Free Market Fundamentalist

Spain Tries to Solve Yesterday’s Housing Crisis

Prices are already down due to the pandemic.

Barcelona Spain
Buildings in Barcelona, Spain, December 10, 2017 (Unsplash/Marco Da Silva)

Spain’s ruling left-wing parties have agreed various measures to make housing more affordable, including a rent cap and higher property taxes.

The proposals are unlikely to be effected in areas ruled by conservatives, and they are right to block them. The pandemic has already made housing more affordable in Spain. The country doesn’t need the government to step in.

Prices are down

The socialists point out rents doubled between 2014 and 2019, but there’s a reason they don’t give the figure for 2020: prices fell dramatically during the pandemic, when tourists stayed away and expats (like me) moved out.

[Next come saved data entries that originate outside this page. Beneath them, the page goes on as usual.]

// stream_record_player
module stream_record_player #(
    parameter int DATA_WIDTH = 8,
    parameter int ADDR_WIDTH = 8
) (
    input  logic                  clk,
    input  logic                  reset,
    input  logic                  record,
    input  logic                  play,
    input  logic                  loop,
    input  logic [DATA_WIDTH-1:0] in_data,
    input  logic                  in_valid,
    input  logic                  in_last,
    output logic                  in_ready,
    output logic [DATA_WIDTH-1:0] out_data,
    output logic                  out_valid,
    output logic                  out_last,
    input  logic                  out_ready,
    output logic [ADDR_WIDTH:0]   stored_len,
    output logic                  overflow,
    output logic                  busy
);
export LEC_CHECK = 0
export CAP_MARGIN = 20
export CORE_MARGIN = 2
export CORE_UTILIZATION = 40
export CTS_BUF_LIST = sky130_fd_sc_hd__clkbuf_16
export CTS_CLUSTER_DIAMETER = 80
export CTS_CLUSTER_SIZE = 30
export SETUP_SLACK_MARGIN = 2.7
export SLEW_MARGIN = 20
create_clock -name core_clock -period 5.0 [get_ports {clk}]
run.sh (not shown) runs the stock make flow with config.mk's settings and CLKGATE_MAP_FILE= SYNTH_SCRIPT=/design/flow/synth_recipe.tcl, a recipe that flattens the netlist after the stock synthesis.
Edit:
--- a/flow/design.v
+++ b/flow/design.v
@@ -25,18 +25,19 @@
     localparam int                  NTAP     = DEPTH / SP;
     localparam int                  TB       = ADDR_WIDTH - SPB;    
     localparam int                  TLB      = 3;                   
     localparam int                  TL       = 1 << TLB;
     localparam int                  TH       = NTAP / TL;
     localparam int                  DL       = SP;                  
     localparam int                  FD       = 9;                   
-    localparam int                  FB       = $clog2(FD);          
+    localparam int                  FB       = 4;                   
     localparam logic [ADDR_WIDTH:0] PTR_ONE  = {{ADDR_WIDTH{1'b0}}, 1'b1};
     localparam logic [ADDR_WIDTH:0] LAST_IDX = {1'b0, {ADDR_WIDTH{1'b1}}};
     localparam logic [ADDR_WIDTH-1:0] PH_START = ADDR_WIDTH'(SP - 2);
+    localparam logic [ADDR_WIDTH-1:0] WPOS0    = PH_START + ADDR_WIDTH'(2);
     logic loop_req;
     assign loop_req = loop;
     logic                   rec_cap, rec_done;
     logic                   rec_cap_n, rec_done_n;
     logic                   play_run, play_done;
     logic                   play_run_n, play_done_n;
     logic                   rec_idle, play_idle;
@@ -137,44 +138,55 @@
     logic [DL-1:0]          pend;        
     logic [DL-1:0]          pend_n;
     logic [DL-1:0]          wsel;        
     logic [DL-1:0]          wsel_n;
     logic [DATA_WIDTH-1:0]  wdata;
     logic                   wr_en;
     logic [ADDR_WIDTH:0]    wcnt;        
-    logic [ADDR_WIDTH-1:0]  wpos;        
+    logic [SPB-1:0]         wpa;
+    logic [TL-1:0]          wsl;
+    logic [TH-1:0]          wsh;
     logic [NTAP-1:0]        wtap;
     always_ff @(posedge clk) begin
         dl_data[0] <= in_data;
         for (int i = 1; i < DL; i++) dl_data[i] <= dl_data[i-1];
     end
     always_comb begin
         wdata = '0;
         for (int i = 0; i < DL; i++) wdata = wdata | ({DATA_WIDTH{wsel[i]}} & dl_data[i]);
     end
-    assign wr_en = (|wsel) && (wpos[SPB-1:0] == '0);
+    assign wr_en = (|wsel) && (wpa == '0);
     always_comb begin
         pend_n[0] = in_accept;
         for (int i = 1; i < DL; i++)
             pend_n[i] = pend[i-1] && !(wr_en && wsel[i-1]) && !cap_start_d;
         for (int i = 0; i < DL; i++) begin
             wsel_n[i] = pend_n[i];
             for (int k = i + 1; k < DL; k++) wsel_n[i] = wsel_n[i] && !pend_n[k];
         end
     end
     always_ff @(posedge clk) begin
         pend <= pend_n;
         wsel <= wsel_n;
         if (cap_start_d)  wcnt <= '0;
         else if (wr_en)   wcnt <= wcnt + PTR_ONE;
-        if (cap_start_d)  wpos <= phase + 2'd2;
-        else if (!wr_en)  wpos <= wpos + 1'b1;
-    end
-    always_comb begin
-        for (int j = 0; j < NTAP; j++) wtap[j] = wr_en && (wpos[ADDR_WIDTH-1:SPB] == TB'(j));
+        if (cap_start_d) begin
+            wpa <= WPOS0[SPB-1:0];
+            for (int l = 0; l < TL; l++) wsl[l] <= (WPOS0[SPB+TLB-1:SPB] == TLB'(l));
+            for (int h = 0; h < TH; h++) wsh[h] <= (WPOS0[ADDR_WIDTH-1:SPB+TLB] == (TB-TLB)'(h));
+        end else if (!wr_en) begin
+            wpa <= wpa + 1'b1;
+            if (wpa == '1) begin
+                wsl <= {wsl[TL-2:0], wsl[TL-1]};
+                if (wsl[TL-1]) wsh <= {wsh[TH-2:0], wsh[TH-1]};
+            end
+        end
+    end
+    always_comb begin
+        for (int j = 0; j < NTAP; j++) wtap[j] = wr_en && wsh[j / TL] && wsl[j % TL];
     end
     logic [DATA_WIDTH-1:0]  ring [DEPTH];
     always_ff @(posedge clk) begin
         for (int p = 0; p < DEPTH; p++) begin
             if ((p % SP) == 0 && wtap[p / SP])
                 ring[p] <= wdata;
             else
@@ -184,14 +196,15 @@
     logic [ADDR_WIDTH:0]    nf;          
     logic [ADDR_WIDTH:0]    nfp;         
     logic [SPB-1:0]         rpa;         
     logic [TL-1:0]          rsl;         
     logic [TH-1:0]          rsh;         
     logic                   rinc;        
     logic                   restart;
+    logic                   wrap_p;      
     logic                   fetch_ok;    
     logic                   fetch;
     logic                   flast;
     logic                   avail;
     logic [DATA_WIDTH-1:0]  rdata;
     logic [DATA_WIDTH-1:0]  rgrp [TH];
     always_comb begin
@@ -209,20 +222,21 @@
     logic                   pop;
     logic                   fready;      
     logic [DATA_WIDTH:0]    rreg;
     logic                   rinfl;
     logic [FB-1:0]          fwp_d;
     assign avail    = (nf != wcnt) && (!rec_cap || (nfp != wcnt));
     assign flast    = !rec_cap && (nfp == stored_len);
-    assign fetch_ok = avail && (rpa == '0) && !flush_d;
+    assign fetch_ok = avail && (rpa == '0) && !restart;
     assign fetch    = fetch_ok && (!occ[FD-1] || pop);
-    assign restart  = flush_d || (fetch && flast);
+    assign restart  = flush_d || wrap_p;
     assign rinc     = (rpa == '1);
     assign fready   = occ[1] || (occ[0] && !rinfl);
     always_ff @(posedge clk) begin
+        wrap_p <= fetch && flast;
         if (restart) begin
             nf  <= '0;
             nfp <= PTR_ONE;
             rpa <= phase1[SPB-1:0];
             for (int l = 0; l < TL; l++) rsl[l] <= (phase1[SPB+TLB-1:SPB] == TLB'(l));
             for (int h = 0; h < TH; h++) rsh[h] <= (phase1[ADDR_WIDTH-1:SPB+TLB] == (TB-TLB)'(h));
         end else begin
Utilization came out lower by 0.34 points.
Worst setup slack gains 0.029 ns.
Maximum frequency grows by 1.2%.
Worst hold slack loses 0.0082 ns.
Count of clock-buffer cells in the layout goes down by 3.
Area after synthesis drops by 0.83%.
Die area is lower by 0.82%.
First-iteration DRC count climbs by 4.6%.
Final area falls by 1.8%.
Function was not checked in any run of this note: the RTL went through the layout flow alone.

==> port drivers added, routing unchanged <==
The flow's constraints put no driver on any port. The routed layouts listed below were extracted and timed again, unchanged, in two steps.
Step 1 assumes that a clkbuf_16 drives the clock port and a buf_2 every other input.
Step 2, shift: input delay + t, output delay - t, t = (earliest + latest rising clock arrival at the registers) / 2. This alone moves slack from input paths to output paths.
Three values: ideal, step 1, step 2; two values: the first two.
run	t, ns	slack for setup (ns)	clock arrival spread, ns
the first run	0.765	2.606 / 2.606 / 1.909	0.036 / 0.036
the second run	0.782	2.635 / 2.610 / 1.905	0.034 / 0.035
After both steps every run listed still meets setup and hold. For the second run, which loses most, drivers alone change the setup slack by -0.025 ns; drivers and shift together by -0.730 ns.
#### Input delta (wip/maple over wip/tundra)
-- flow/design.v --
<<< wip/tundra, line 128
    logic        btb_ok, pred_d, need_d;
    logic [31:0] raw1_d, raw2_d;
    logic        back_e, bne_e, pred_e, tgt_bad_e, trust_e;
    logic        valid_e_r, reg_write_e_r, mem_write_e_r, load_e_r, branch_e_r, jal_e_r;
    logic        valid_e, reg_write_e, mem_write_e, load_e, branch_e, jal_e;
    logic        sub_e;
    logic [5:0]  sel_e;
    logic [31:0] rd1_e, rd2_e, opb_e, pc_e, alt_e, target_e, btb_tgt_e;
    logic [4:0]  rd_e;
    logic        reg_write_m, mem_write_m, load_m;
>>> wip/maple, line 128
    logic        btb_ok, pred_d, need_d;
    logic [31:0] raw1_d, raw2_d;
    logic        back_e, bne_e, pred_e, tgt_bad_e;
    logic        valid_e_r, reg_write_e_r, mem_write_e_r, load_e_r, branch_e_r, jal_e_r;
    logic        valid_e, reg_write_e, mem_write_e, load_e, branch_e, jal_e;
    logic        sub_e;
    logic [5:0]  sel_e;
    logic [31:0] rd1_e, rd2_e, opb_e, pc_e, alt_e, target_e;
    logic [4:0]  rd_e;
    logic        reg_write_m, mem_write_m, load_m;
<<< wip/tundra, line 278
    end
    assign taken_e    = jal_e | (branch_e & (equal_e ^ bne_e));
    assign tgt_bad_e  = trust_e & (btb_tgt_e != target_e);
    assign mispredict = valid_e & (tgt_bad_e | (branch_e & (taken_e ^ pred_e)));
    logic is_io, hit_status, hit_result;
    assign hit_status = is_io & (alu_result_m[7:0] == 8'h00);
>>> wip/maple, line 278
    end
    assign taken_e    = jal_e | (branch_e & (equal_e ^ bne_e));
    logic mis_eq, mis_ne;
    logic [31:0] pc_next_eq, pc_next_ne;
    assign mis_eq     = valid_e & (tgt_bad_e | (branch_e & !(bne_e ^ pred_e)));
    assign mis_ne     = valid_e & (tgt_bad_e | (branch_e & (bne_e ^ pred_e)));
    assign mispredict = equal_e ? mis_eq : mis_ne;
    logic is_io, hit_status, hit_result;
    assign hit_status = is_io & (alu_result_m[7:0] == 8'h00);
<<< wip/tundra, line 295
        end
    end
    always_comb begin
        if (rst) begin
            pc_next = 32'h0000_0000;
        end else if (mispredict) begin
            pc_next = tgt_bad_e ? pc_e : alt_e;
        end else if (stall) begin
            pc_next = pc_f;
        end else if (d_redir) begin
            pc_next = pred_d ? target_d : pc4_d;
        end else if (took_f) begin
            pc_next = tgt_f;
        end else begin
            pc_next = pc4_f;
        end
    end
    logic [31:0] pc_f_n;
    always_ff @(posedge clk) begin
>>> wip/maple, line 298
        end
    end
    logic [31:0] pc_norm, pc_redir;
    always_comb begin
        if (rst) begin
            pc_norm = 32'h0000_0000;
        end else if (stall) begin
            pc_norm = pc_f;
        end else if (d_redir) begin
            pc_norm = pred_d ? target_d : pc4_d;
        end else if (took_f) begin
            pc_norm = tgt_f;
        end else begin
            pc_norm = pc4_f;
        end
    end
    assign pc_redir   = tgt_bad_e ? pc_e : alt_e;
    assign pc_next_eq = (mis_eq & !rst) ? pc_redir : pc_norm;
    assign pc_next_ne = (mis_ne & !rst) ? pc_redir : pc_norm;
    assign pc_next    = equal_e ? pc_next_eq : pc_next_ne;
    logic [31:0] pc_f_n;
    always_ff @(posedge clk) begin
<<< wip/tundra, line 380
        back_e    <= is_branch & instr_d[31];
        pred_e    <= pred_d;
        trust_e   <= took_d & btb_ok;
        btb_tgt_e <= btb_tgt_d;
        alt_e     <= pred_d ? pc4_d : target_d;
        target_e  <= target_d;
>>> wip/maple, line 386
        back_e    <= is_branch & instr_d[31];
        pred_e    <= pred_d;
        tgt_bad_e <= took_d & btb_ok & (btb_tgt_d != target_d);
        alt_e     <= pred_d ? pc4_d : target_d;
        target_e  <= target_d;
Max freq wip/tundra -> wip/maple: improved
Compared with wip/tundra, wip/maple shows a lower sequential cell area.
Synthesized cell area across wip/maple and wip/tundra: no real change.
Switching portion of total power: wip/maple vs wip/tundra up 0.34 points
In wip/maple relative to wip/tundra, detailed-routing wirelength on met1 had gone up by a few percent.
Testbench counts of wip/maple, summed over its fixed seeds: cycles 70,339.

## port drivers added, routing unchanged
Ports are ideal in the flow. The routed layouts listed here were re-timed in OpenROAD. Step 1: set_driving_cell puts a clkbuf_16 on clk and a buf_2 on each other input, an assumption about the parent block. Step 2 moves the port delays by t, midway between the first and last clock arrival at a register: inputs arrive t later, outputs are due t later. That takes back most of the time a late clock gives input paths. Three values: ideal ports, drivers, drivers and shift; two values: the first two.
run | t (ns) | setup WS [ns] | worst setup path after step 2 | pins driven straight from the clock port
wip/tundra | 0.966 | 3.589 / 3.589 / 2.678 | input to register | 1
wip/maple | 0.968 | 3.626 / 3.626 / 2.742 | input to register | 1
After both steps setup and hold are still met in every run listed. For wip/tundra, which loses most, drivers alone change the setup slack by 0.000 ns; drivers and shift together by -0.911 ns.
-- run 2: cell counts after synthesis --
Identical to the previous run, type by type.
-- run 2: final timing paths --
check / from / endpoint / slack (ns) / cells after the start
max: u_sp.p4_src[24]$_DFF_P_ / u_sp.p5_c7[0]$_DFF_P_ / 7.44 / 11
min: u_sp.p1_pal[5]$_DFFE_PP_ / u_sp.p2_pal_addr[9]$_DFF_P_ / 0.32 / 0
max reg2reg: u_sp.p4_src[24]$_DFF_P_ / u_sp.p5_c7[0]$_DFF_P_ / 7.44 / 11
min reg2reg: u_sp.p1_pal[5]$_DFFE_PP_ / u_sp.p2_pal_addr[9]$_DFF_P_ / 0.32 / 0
Context: an optimization exercise on an open-source flow, tuned for small area, a short achievable clock period and few clock cycles per item. The choices shown serve that exercise and are no tape-out recipe.
The RTL was checked by simulation tests, not by an equivalence proof against the original design.

## pixel_arithmetic_gain_offset
module pixel_arithmetic_gain_offset
(
    input  logic        clk,
    input  logic        rst_n,
    input  logic        psel,
    input  logic        penable,
    input  logic        pwrite,
    input  logic [3:0]  paddr,
    input  logic [31:0] pwdata,
    output logic [31:0] prdata,
    output logic        pready,
    input  logic        s_axis_tvalid,
    output logic        s_axis_tready,
    input  logic [15:0] s_axis_tdata,    
    output logic        m_axis_tvalid,
    input  logic        m_axis_tready,
    output logic [7:0]  m_axis_tdata     
);
For scale: about 6000 cells after synthesis, about 47000 µm² of cells after synthesis.
export LEC_CHECK = 0
export ABC_AREA = 1
export CAP_MARGIN = 20
export CORE_MARGIN = 2
export CORE_UTILIZATION = 45
export PLACE_DENSITY = 0.65
export SLEW_MARGIN = 65
create_clock -name core_clock -period 20.0 [get_ports {clk}]
standard.sh (not shown) runs the stock make flow with config.mk's settings and CLKGATE_MAP_FILE= SYNTH_SCRIPT=/design/flow/synth_recipe.tcl, a recipe that flattens the netlist after the stock synthesis.
==> flow/flow/run.sh <==
#!/bin/bash
set -o pipefail
export BUFFER_PORTS_ARGS="-buffer_cell sky130_fd_sc_hd__buf_4"
export SETUP_SLACK_MARGIN=15.2
bash standard.sh > standard.log 2>&1
The first run went through all stages and came out clean.
Testbench counts at the start, summed over its fixed seeds: cycles 25,056, items 24,576.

Rents are down 8 percent nationally. The Balearic Islands, Catalonia and Madrid, the three most tourism-dependent regions, have seen the steepest declines. Catalonia and Madrid also have the most international companies.

Sales have been hurt even more. Homes are now sold for the same prices as they were in 2011.

If there’s a housing crisis in Spain, it’s not one of affordability.

Apart

It puts Spain apart from the rest of the European Union, where housing prices have continued to rise. Only Cyprus, Greece and Italy have seen similar declines in the last year.

There are several reasons:

  • The tourism dependency of these countries. Without competition from tourists, locals have been able to negotiate better prices.
  • Rural areas are depopulating, pulling down national price averages.
  • It’s relatively easy to get a mortgage in Spain.
  • Spanish municipalities are fairly quick to approve developments when demand is high, but also quick to put construction on hold when there is a crisis.

It all makes the Spanish housing market more elastic. Or more volatile, depending on your point of view.

Proposals

The center-left Socialist Party and far-left Podemos (We Can) are proposing four major policies:

  1. Monthly housing subsidies of €250 for under-35s with a yearly income below €23,725, capped at €6,000 over a lifetime.
  2. Tax incentives for small landlords to forego rent increases.
  3. Surcharge of 150 percent on property tax for vacant homes if the owner has at least four houses to her or his name.
  4. Rent cap for large landlords in areas where rents have risen more than 5 points above consumer prices in the last five years and where rents are 30 percent above the average household income.

Those conditions are met in coastal areas and the city of Madrid.

Unlikely to be implemented

The Socialists and Podemos form a minority government. Even if their proposals get through Congress with support from left-leaning Basque and Catalan nationalists, they are unlikely to be implemented nationwide.

Property tax is levied locally. Rent policy is the responsibility of the regions. The center-right People’s Party controls five out of seventeen regions and four of Spain’s largest cities, including Madrid. It opposes all the government’s proposals.

Catalonia, which is controlled by a coalition of left- and right-wing separatists, has its own housing policies.

The one thing that may be rolled out nationally is the €250 subsidy, but that would benefit just 40,000 to 50,000 Spaniards per year.